Removing the path is a "security through obscurity" solution that would impose an inconvienince on the people who create/edit/review documentation and would increase the risk of corrupt documentation (ie: lost update syndrome).

OTOH: I'm sure there are cases where "burning" is demanded because "shreading" is considered too risky, but I rather think they would be the exception rather than the rule.

Re:Offtopic rant

[julesh]

I abhor the use of the word "enjoy" in the media and by marketing people in particular. Form fields may *have* protection; they do not *enjoy* protection because they aren't fucking conscious. And nobody enjoys, say, the protection of car insurance. I don't sit at home feeling all warm and fuzzy because I've just taken out some policy.

Seeing this in tech news just shows how much this has spread. I no longer want to use the word enjoy at all because every time I hear it, I am reminded of this usage and feel a twinge of annoyance.

I want my English language back from these idiots!

Online Etymology Dictionary
enjoy
c.1380, [...] Sense of "have the use or benefit of" first recorded c.1430. [...]

Online Etymology Dictionary, © 2001 Douglas Harper (Link) [reference.com]

You'll have to go a long way back to claim this one.

Re:Nope

[ttldkns]

Ahhh, but then they know valid account names on your box to start blasting with a dictionary. Imagine if you ran an SSH server where only users in a certian group could ssh in. Then grabbing /etc/group can tell you which usernames to focus on.

Re:Nope

[Phisbut]

Interesting targets would be e.g. /etc/passwd

Other than getting a full list of user names on my system, what does the /etc/passwd file contain that I don't want others to know? It's not like passwords are stored in there or anything...

Re:Awww, that's so cute

[LordEd]

Maybe the vulnerability they share is "that they both run in Windows".

That's a bit unnecessary. TFS(summary) even says "The vulnerability is not platform-specific, but these demonstrations are -- they work only on Windows systems."

Save the windows bashing for actual causes.

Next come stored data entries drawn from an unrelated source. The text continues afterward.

File: src/rtl/aggr_irq_pkg.sv
package aggr_irq_pkg;

  localparam int NUM_GROUPS = 3;
  localparam int GRP_RX     = 0;
  localparam int GRP_TX     = 1;
  localparam int GRP_MISC   = 2;

  localparam int ADDR_CAUSE = 0;
  localparam int ADDR_MASK  = 1;

  typedef logic [NUM_GROUPS-1:0] grp_vec_t;

  // Summary state after one edge: new events always win over a clear.
  function automatic grp_vec_t cause_next(grp_vec_t held, grp_vec_t events, logic clr);
    grp_vec_t kept;
    kept = clr ? '0 : held;
    return kept | events;
  endfunction

  // Interrupt request from latched causes and mask (1 blocks).
  function automatic logic irq_of(grp_vec_t held, grp_vec_t blk);
    return |(held & ~blk);
  endfunction

endpackage

File: src/rtl/aggr_cause_latch.sv
module aggr_cause_latch
  import aggr_irq_pkg::*;
(
  input  logic     clk,
  input  logic     rst_n,
  input  grp_vec_t grp_in,
  input  logic     rd_clr,
  output grp_vec_t cause_q
);

  grp_vec_t cause_d;

  always_comb cause_d = cause_next(cause_q, grp_in, rd_clr);

  for (genvar g = 0; g < NUM_GROUPS; g++) begin : g_bit
    always_ff @(posedge clk) begin
      if (!rst_n) cause_q[g] <= 1'b0;
      else        cause_q[g] <= cause_d[g];
    end
  end


  sticky_hold_chk: assert property (@(posedge clk) disable iff (!rst_n)
    !rd_clr |=> ((cause_q & $past(cause_q)) == $past(cause_q)));


  cleared_after_read_chk: assert property (@(posedge clk) disable iff (!rst_n)
    rd_clr |=> ((cause_q & ~$past(grp_in)) == '0));


  no_event_lost_chk: assert property (@(posedge clk) disable iff (!rst_n)
    (grp_in != '0) |=> ((cause_q & $past(grp_in)) == $past(grp_in)));

endmodule

File: src/rtl/aggr_mask_reg.sv
module aggr_mask_reg
  import aggr_irq_pkg::*;
(
  input  logic     clk,
  input  logic     rst_n,
  input  logic     wr_en,
  input  grp_vec_t wr_val,
  output grp_vec_t mask_q
);

  for (genvar g = 0; g < NUM_GROUPS; g++) begin : g_bit
    always_ff @(posedge clk) begin
      if (!rst_n)     mask_q[g] <= 1'b1;
      else if (wr_en) mask_q[g] <= wr_val[g];
    end
  end


  mask_hold_chk: assert property (@(posedge clk) disable iff (!rst_n)
    !wr_en |=> $stable(mask_q));

endmodule

File: src/rtl/aggr_read_port.sv
module aggr_read_port
  import aggr_irq_pkg::*;
#(
  parameter int DATA_W = 32,
  parameter int ADDR_W = 2
) (
  input  logic              clk,
  input  logic              rst_n,
  input  logic              rd_en,
  input  logic [ADDR_W-1:0] addr,
  input  grp_vec_t          cause,
  input  grp_vec_t          mask,
  output logic [DATA_W-1:0] rdata
);

  logic [DATA_W-1:0] sel;

  always_comb begin
    sel = '0;
    if (addr == ADDR_W'(ADDR_CAUSE))     sel[NUM_GROUPS-1:0] = cause;
    else if (addr == ADDR_W'(ADDR_MASK)) sel[NUM_GROUPS-1:0] = mask;
  end

  always_ff @(posedge clk) begin
    if (!rst_n)     rdata <= '0;
    else if (rd_en) rdata <= sel;
  end

endmodule

File: src/rtl/aggr_irq_summary.sv
module aggr_irq_summary
  import aggr_irq_pkg::*;
#(
  parameter int DATA_W = 32,
  parameter int ADDR_W = 2
) (
  input  logic                  clk,
  input  logic                  rst_n,
  input  logic                  reg_wr,
  input  logic                  reg_rd,
  input  logic [ADDR_W-1:0]     reg_addr,
  input  logic [DATA_W-1:0]     reg_wdata,
  output logic [DATA_W-1:0]     reg_rdata,
  input  logic [NUM_GROUPS-1:0] grp_pending,
  output logic                  irq_out
);

  logic     rd_cause_ev;
  logic     wr_mask_ev;
  grp_vec_t cause_q;
  grp_vec_t mask_q;
  logic     unused_wdata_hi;

  assign rd_cause_ev     = reg_rd && (reg_addr == ADDR_W'(ADDR_CAUSE));
  assign wr_mask_ev      = reg_wr && (reg_addr == ADDR_W'(ADDR_MASK));
  assign unused_wdata_hi = ^reg_wdata[DATA_W-1:NUM_GROUPS];

  aggr_cause_latch u_cause (
    .clk     (clk),
    .rst_n   (rst_n),
    .grp_in  (grp_pending),
    .rd_clr  (rd_cause_ev),
    .cause_q (cause_q)
  );

  aggr_mask_reg u_mask (
    .clk    (clk),
    .rst_n  (rst_n),
    .wr_en  (wr_mask_ev),
    .wr_val (reg_wdata[NUM_GROUPS-1:0]),
    .mask_q (mask_q)
  );

  aggr_read_port #(.DATA_W(DATA_W), .ADDR_W(ADDR_W)) u_rd (
    .clk   (clk),
    .rst_n (rst_n),
    .rd_en (reg_rd),
    .addr  (reg_addr),
    .cause (cause_q),
    .mask  (mask_q),
    .rdata (reg_rdata)
  );

  assign irq_out = irq_of(cause_q, mask_q);


  closed_mask_quiet_chk: assert property (@(posedge clk) disable iff (!rst_n)
    (&mask_q) |-> !irq_out);


  upper_bits_zero_chk: assert property (@(posedge clk) disable iff (!rst_n)
    reg_rdata[DATA_W-1:NUM_GROUPS] == '0);


  low_byte_not_ones_chk: assert property (@(posedge clk) disable iff (!rst_n)
    reg_rdata[7:0] != 8'hFF);


  read_snapshot_chk: assert property (@(posedge clk) disable iff (!rst_n)
    rd_cause_ev |=> (reg_rdata[NUM_GROUPS-1:0] == $past(cause_q)));

endmodule

File: config.mk
export PLATFORM = sky130hd
export DESIGN_NAME = aggr_irq_summary
export DESIGN_NICKNAME = d
export VERILOG_FILES = /design/src/rtl/aggr_irq_pkg.sv /design/src/rtl/aggr_cause_latch.sv /design/src/rtl/aggr_mask_reg.sv /design/src/rtl/aggr_read_port.sv /design/src/rtl/aggr_irq_summary.sv
export SDC_FILE = /design/constraint.sdc
export NUM_CORES = 1
export LEC_CHECK = 0
export ABC_CLOCK_PERIOD_IN_PS = 1100
export BUFFER_PORTS_ARGS = -buffer_cell sky130_fd_sc_hd__clkbuf_2
export CAP_MARGIN = 20
export CORE_UTILIZATION = 32
export CTS_CLUSTER_SIZE = 16
export DETAILED_ROUTE_END_ITERATION = 12
export PLACE_DENSITY = 0.78
export SYNTH_ARGS = -nofsm -noshare
export SYNTH_HDL_FRONTEND = slang
export SYNTH_SLANG_ARGS = --single-unit
File: constraint.sdc
create_clock -name clk -period 1.1 [get_ports clk]
set_clock_uncertainty 0.2 [all_clocks]
set_input_delay 0.11 -clock clk [delete_from_list [all_inputs] [get_ports clk]]
set_output_delay 0.11 -clock clk [all_outputs]
set_load 0.05 [all_outputs]
==> reports/metrics.csv, run 1 <==
stage,metric,value,unit
final_layout,fill cell count,187,
worst_setup_path,Reg2Reg Depth,3,
drt,wl on met1,545,um
worst_setup_path,Worst Path Max Fanout,2,
power_and_ir_drop,combinational share of power,0.390,
sta,RSZ-0062 raised after global routing,yes,
global_route,initial antenna violation count,0,
synth,Compound-Gate Fraction of Synth Area,0.143,
clock_tree,Worst-path clk slew,0.06,ns
place,HPWL Detailed,864,um
synth,simple-gate share of the synthesized area,0.125,
drt,vias,501,
final_layout,synthesis-to-finish area growth,30.8,%
run_status,status,finished with violations,
min_path,WHS Path Cells,3,
drt,DR iter-0 viols,3,
synth,#FFs+latches synth,9,
clock_tree,H-tree depth,1,
synth,Netlist cell types,17,
final_layout,Non-Filler Instances,126,
global_route,Congestion Overflow GR,0,
clock_tree,total clock sinks,9,
clock_tree,Worst-Skew Late Latency,0.26,ns
global_route,vias in the first global route,418,
synth,asr flop ratio synth,0,
synth,Synth area leaders,"buf_4 (35%), dfxtp_1 (29%), mux2i_1 (4.8%), nand4b_1 (4.2%), o2bb2ai_1 (4.2%)",
worst_setup_path,CP endpoint kind,output port,
global_route,largest net degree at the start of global routing,11,
sta,fin crit share,1.34,
sta,Fin. Hold Viols,4,
synth,"Primary FF master, synth",dfxtp_1,
sta,"Slew Viols, Final",0,
power_and_ir_drop,Clk pwr share,0.256,
die,Chip Width,46.0,um
synth,synth cell count leaders,"buf_4 (29), dfxtp_1 (9)",
place,Port Buffers,15,
place,placed cell areas,642,um2
clock_tree,CTS tree,built,
drt,Antenna Nets Post-Route,0,
clock_tree,CTS max path bufs,2,
die,Starting Density,0.352,
run_status,failing checks,"hold timing, setup timing",
drt,Total Wirelength,1180,um
worst_setup_path,R2R Setup Slk,0.09,ns
power_and_ir_drop,part of the power in registers,0.354,
drt,Avg WL per Cell,9.40,um
die,die span in y,46.0,um
synth,Synth Instances,70,
global_route,GRT Total Usage,0.140,
worst_setup_path,Startpoint Class,flop,
power_and_ir_drop,maximum VDD drop,471,uV
min_path,end of the worst hold path,u_mask.mask_q[0]$_SDFFE_PN1P_,
final_layout,# diodes,0,
drt,routed length on met2,541,um
final_layout,post-layout instance area,812,um2
clock_tree,number of buffers created by CTS,3,
min_path,hold path start,reg_wr,
place,routability cong.,0.774,
synth,Synth area leader,buf_4,
synth,mux cell area share after synthesis,0.0484,
die,site row count,15,
power_and_ir_drop,Pleak,0.000422,uW
synth,main combinational cell family by area after synthesis,buffers and inverters,
drt,DRC Markers,0,
place,placed cells,113,
power_and_ir_drop,internal power,587,uW
drt,Top Metal Used,met4,
worst_setup_path,worst flop-to-flop path startpoint,u_cause.cause_q[0]$_SDFF_PN0_,
synth,Mapped Area,621,um2
synth,post-synthesis area per instance,8.87,um2
synth,"count leader, synth",buf_4,
die,CORE AREA,1760,um2
worst_setup_path,Worst EP required,0.79,ns
synth,post-synthesis xor/xnor area fraction,0,
sta,Peak Freq,678,MHz
synth,sequential fraction of the synthesis area,0.290,
place,pre-CTS WS,-0.161,ns
die,I/O pin cnt,74,
sta,Tmin final,1.47,ns
final_layout,share of cells above drive strength 1,0.327,
clock_tree,root buffer cell,clkbuf_4,
min_path,min-delay worst type,primary input to flop,
drt,DR pass1 iterations,2,
power_and_ir_drop,power density over the cells,1260,nW/um2
job,Max-cap violations,0,
final_layout,Nets,143,
drt,WL met3,82,um
sta,final setup fails,1,
sta,Hold WS,-0.0237,ns
synth,number of synthesized flops with an enable pin,0,
power_and_ir_drop,Switching Share,0.426,
global_route,global-route wire length before repair,1950,um
die,die area,2120,um2
power_and_ir_drop,Psw,436,uW
sta,Setup WS post-layout,-0.375,ns
drt,vias per cell,3.98,
synth,Synth top area share,0.351,
worst_setup_path,CP startpoint,u_cause.cause_q[0]$_SDFF_PN0_,
synth,Ys Warns,0,
worst_setup_path,RR Endpoint,u_rd.rdata[0]$_SDFFE_PN0P_,
worst_setup_path,"Data arrival, critical path",1.16,ns
synth,adder-cell share of the synthesized area,0,
worst_setup_path,Setup CP Type,flop to output port,
## registers in the layout, indices dropped and copies added, names as in the netlist
register,flops
u_cause.cause_q,3
u_mask.mask_q,3
u_rd.rdata,3
## power by group through the flow
stage | Combinational, uW | Sequential [uW] | Clock, uW
CTS | 395 | 360 | 267
global placement | 346 | 363 | 0
global route | 424 | 364 | 286
floorplan | 354 | 382 | 0
detailed placement | 350 | 365 | 0
finish | 399 | 362 | 261
## final cells by class
type                       instances  area [um2]  share of cell area
multi-input combinational         56         313               0.385
timing repair buffer              29         243               0.299
sequential                         9         188               0.231
tap                               25        31.3              0.0385
clock buffer                       4        26.3              0.0324
inverter                           3        11.3              0.0139
## metrics by stage
| step | util | total power [uW] | setup TNS (ns) | hold slack [ns] |
|---|---|---|---|---|
| 6_report | 0.460 | 1020 | -0.375 | -0.0237 |
| 5_1_grt | 0.460 | 1070 | -0.407 | 0.00803 |
| 4_1_cts | 0.464 | 1020 | -0.388 | -0.00827 |
| 3_5_place_dp | 0.364 | 714 | -0.161 | 0.190 |
| 3_3_place_gp | 0.364 | 709 | -0.144 | 0.183 |
| 2_1_floorplan | - | 736 | -0.0407 | -0.00113 |
## worst max-delay path by stage
| stage | to | slack [ns] | depth (start not counted) |
|---|---|---|---|
| after floorplan | irq_out | -0.04 | 2 |
| final | irq_out | -0.37 | 3 |
| after CTS | irq_out | -0.39 | 3 |
| after global placement | irq_out | -0.14 | 3 |
| after detailed placement | irq_out | -0.16 | 3 |
| after global routing | irq_out | -0.41 | 3 |
## critical path, stage by stage, from the launching register on
cell and delay, ns:
dfxtp_2 0.32, nor2b_1 0.12, a221o_2 0.31, buf_8 0.15
## timing repair
item	4_1_cts	5_1_grt
setup endpoints to repair	4	11
gates resized for setup	14	7
pin swaps	0	4
endpoints found under the hold margin	9	1
hold buffers	10	1
setup buffers	1	1
## metal layers
metal  vias to the layer above  global-route usage
met5                         -                   0
met4                         0               0.106
met3                         2              0.0397
met2                        25               0.186
met1                       228               0.186
li1                        246                   -
## cell families after synthesis
kind of cell	after synthesis
AO/OA/AOI/OAI	13
buffers and inverters	33
flip-flops	9
multiplexers	3
other	1
AND/OR/NAND/NOR	11
## cell usage in the layout, fill, tap and decap left out
master           n
nand3b_1         1
o2bb2ai_1        2
a221o_2          1
o211ai_1         3
clkbuf_4         3
clkbuf_1         1
a21oi_1          3
dlygate4sd3_1    7
clkbuf_2        11
o21ai_0          2
mux2i_1          3
and3b_4          1
dfxtp_2          6
nand4b_1         3
nor2b_1          2
and2b_1          1
buf_4            6
o2bb2ai_2        1
buf_8            4
conb_1          29
nor2_1           3
inv_1            3
dlymetal6s4s_1   1
o21ai_1          1
dfxtp_1          3
No activity file was read; power rests on OpenSTA's default activity.
==> run 2: changes to the inputs <==
Settings changed: CELL_PAD_IN_SITES_DETAIL_PLACEMENT set to 0, CELL_PAD_IN_SITES_GLOBAL_PLACEMENT set to 1, CORE_ASPECT_RATIO set to 1.75, CORE_UTILIZATION 32 to 20, SETUP_SLACK_MARGIN set to 0.4.
==> run 2 against run 1 <==
- the flow finishes with violations (DRC, hold timing, setup timing)
- die area up 58%
- first-iteration DRC count increased to 4.3 times the previous value
- design area grew 4.9%
- wire length up 4.2%
- critical path type unchanged
- largest power group unchanged
==> reports/metrics.csv, run 2 (synthesis results as in run 1) <==
stage,metric,value,unit
power_and_ir_drop,Power Total,1160,uW
power_and_ir_drop,Pleak,0.000409,uW
final_layout,"most common cell after layout, fill and taps aside",conb_1,
worst_setup_path,crit path buf inv count,1,
drt,Avg WL per Cell,10.0,um
drt,DR iter-0 viols,13,
drt,vias,482,
sta,fin crit share,1.31,
place,Port Buffers,15,
place,pre-CTS WS,-0.149,ns
run_status,failing checks,"DRC, hold timing, setup timing",
clock_tree,root buffer cell,clkbuf_8,
worst_setup_path,critical path's largest stage delay,0.31,ns
drt,vias per cell,3.92,
clock_tree,Worst-path clk slew,0.04,ns
sta,Fin. Hold Viols,6,
final_layout,# diodes,0,
final_layout,Layout Utilization,0.291,
global_route,vias in the first global route,408,
worst_setup_path,"Data arrival, critical path",1.13,ns
final_layout,post-layout instance area,852,um2
final_layout,Nets,137,
drt,Antenna Nets Post-Route,0,
final_layout,fill cell count,320,
clock_tree,total clock sinks,9,
worst_setup_path,Worst Path Max Fanout,2,
sta,Setup WS post-layout,-0.338,ns
final_layout,share of cells above drive strength 1,0.474,
power_and_ir_drop,maximum VDD drop,467,uV
clock_tree,number of buffers created by CTS,3,
sta,Tmin final,1.44,ns
die,CORE AREA,2930,um2
place,routability cong.,0.768,
final_layout,"commonest cells after routing, fill and taps aside","conb_1 (29), clkbuf_2 (11), buf_6 (6), dfxtp_2 (6)",
die,I/O pin cnt,74,
die,site row count,26,
clock_tree,Worst-Skew Late Latency,0.23,ns
run_status,status,finished with violations,
global_route,initial antenna violation count,0,
worst_setup_path,CP max stage cell,dfxtp_2,
worst_setup_path,Setup CP Type,flop to output port,
worst_setup_path,CP endpoint kind,output port,
place,HPWL Detailed,933,um
global_route,GRT Total Usage,0.0757,
die,die area,3340,um2
global_route,global-route wire length before repair,1730,um
worst_setup_path,crit path cell chain,nor2b_1 > a221o_2 > buf_8,
drt,DRC Markers,1,
worst_setup_path,top cell family by delay on the critical path,flip-flops,
final_layout,Largest regs,"u_cause.cause_q: 3 flops, u_mask.mask_q: 3 flops, u_rd.rdata: 3 flops",
clock_tree,H-tree depth,1,
job,Max-cap violations,0,
sta,final setup fails,1,
clock_tree,CTS max path bufs,2,
final_layout,synthesis-to-finish area growth,37.3,%
min_path,min-delay worst type,primary input to flop,
die,die span in y,75.7,um
drt,DR pass1 iterations,9,
global_route,largest net degree at the start of global routing,11,
sta,Peak Freq,695,MHz
power_and_ir_drop,power density over the cells,1360,nW/um2
global_route,Congestion Overflow GR,0,
clock_tree,CTS tree,built,
worst_setup_path,Startpoint Class,flop,
sta,"Slew Viols, Final",0,
sta,RSZ-0062 raised after global routing,yes,
worst_setup_path,Worst EP required,0.79,ns
place,placed cell areas,657,um2
sta,Hold WS,-0.0438,ns
worst_setup_path,R2R Setup Slk,0.03,ns
die,Chip Width,44.1,um
drt,Total Wirelength,1230,um
die,Starting Density,0.212,
run 2: what timing repair did:
| action | CTS | global route |
|---|---|---|
| pin swaps | 6 | 3 |
| buffers inserted | 1 | 2 |
| hold endpoints to repair | 7 | 5 |
| setup endpoints to repair | 13 | 13 |
| gates cloned | 0 | 0 |
| gates resized for setup | 29 | 5 |
run 2: through the flow:
stage / setup TNS, ns / cells / hold slack, ns
floorplan: -0.0407 / 98 / -0.00113
global placement: -0.148 / 116 / 0.188
detailed placement: -0.149 / 116 / 0.190
CTS: -0.343 / 121 / -0.0466
global route: -0.374 / 123 / -0.0262
finish: -0.338 / 123 / -0.0438
run 2: layer usage:
metal	routed length, um	vias up	GRT usage	share of wire
li1	-	230	-	-
met1	448	214	0.0761	0.36
met2	647	34	0.121	0.52
met3	99	4	0.0308	0.080
met4	38	0	0.0606	0.031
met5	0	-	0	0
run 2: path summary, 6_finish.rpt:
path | startpoint | to | cells after the start
worst max-delay path | u_cause.cause_q[0]$_SDFF_PN0_ | irq_out | 3
worst min-delay path | grp_pending[1] | u_cause.cause_q[1]$_SDFF_PN0_ | 3
worst max register to register | u_cause.cause_q[0]$_SDFF_PN0_ | u_rd.rdata[0]$_SDFFE_PN0P_ | 4
worst min register to register | u_rd.rdata[2]$_SDFFE_PN0P_ | u_rd.rdata[2]$_SDFFE_PN0P_ | 1
run 2: area by class of cell:
cell class | instances | area, um2 | share of cell area
flip-flops and latches | 9 | 199 | 0.233
inverters | 3 | 11.3 | 0.0132
multi-input cells | 56 | 334 | 0.392
well taps | 28 | 35.0 | 0.0411
clock buffers | 4 | 45.0 | 0.0529
repair buffers | 23 | 228 | 0.267
run 2: power breakdown:
| part | internal [uW] | switching (uW) |
|---|---|---|
| clock | 252 | 128 |
| combinational | 109 | 309 |
| sequential | 347 | 14.3 |
| total | 709 | 452 |
run 2: worst register-to-register path, stage by stage (launching register included):
cell and delay (ns):
dfxtp_2 0.31, buf_4 0.12, buf_6 0.11, mux2i_1 0.14, o2bb2ai_1 0.07
==> run 3: changes to the inputs <==
Settings changed: REMOVE_ABC_BUFFERS set to 1.
==> run 3 against run 2 <==
- the flow still finishes with violations (DRC, hold timing, setup timing)
- sequential power up 1%
- register-to-register slack about the same
- largest power group unchanged
- via count up 1.5%
- total power down 0.46%
- worst setup slack better by 0.029 ns
==> reports/metrics.csv, run 3 (synthesis results as in run 1) <==
stage,metric,value,unit
worst_setup_path,crit path cell chain,nor2b_4 > a221o_1 > buf_8,
power_and_ir_drop,maximum VDD drop,397,uV
final_layout,register area,194,um2
final_layout,fill cell count,306,
drt,vias per cell,4.01,
final_layout,synthesis-to-finish area growth,35.3,%
place,placed cell areas,644,um2
worst_setup_path,Worst Path Max Fanout,2,
clock_tree,Worst-path clk slew,0.04,ns
final_layout,# diodes,0,
worst_setup_path,CP endpoint kind,output port,
final_layout,post-layout instance area,840,um2
final_layout,area of the multi-input gates,332,um2
drt,Antenna Nets Post-Route,0,
drt,Total Wirelength,1200,um
drt,DR pass1 iterations,10,
sta,Tmin final,1.41,ns
power_and_ir_drop,power density over the cells,1380,nW/um2
final_layout,"most common cell after layout, fill and taps aside",conb_1,
die,die area,3340,um2
sta,fin crit share,1.28,
die,site row count,26,
drt,DRC Markers,6,
clock_tree,root buffer cell,clkbuf_8,
clock_tree,H-tree depth,1,
die,I/O pin cnt,74,
sta,Setup WS post-layout,-0.309,ns
power_and_ir_drop,Psw,445,uW
worst_setup_path,Reg2Reg Depth,4,
global_route,initial antenna violation count,0,
worst_setup_path,crit path buf inv count,1,
die,Chip Width,44.1,um
job,Max-cap violations,0,
sta,"Slew Viols, Final",0,
clock_tree,total clock sinks,9,
worst_setup_path,R2R Setup Slk,0.04,ns
power_and_ir_drop,Switching Share,0.386,
sta,final setup fails,1,
worst_setup_path,Startpoint Class,flop,
run_status,failing checks,"DRC, hold timing, setup timing",
place,Port Buffers,15,
power_and_ir_drop,combinational share of power,0.357,
power_and_ir_drop,internal power,710,uW
final_layout,Nets,136,
min_path,min-delay worst type,primary input to flop,
sta,Hold WS,-0.0480,ns
die,CORE AREA,2930,um2
power_and_ir_drop,part of the power in registers,0.318,
run_status,status,finished with violations,
global_route,GRT Total Usage,0.0792,
clock_tree,CTS tree,built,
worst_setup_path,CP max stage cell,dfxtp_2,
die,die span in y,75.7,um
global_route,largest net degree at the start of global routing,11,
die,Starting Density,0.212,
clock_tree,CTS max path bufs,2,
final_layout,Largest regs,"u_cause.cause_q: 3 flops, u_mask.mask_q: 3 flops, u_rd.rdata: 3 flops",
global_route,global-route wire length before repair,1820,um
worst_setup_path,critical path depth,3,
clock_tree,number of buffers created by CTS,3,
sta,RSZ-0062 raised after global routing,yes,
drt,vias,489,
global_route,vias in the first global route,400,
power_and_ir_drop,Pleak,0.000403,uW
worst_setup_path,Worst EP required,0.79,ns
power_and_ir_drop,Power Total,1160,uW
drt,Avg WL per Cell,9.84,um
drt,DR iter-0 viols,14,
final_layout,"commonest cells after routing, fill and taps aside","conb_1 (29), clkbuf_2 (10), dfxtp_2 (8)",
power_and_ir_drop,Clk pwr share,0.326,
clock_tree,Worst-Skew Late Latency,0.23,ns
worst_setup_path,"Data arrival, critical path",1.10,ns
worst_setup_path,Setup CP Type,flop to output port,
worst_setup_path,top cell family by delay on the critical path,flip-flops,
place,routability cong.,0.693,
worst_setup_path,critical path's largest stage delay,0.31,ns
sta,Peak Freq,710,MHz
global_route,Congestion Overflow GR,0,
sta,Fin. Hold Viols,5,
min_path,WHS Path Cells,3,
final_layout,share of cells above drive strength 1,0.468,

That's mostly right, actually

[Anonymous Coward]

To do something useful with the exploit, the attacker needs to know the name and location of a desired file, and the browser has to be permitted to upload (read) the file. Obviously one dramatic way to use the information gained is to hack the victim's system. Most OSes, properly configured, don't let ordinary users (or their browsers) read critical system files, but Windows does.

Even on better-designed OSs, though, the exploit has uses for espionage and spam. People tend to put data files in predictable places, using predictable names. With a little luck or a large pool of visitors you can get financial information from QuickBooks, personal info (and valid email adresses) from Outlook contact books, business information from powerpoint documents stored in My Documents, or the complete set of somebody's recent email correspondence.

The focus-diversion technique sounds awkward at first, but I've been thinking of ways to make it more reliable without the user getting suspicious (eg, trick them into typing several backslashes in between other text) - and if I can think of them, others can too.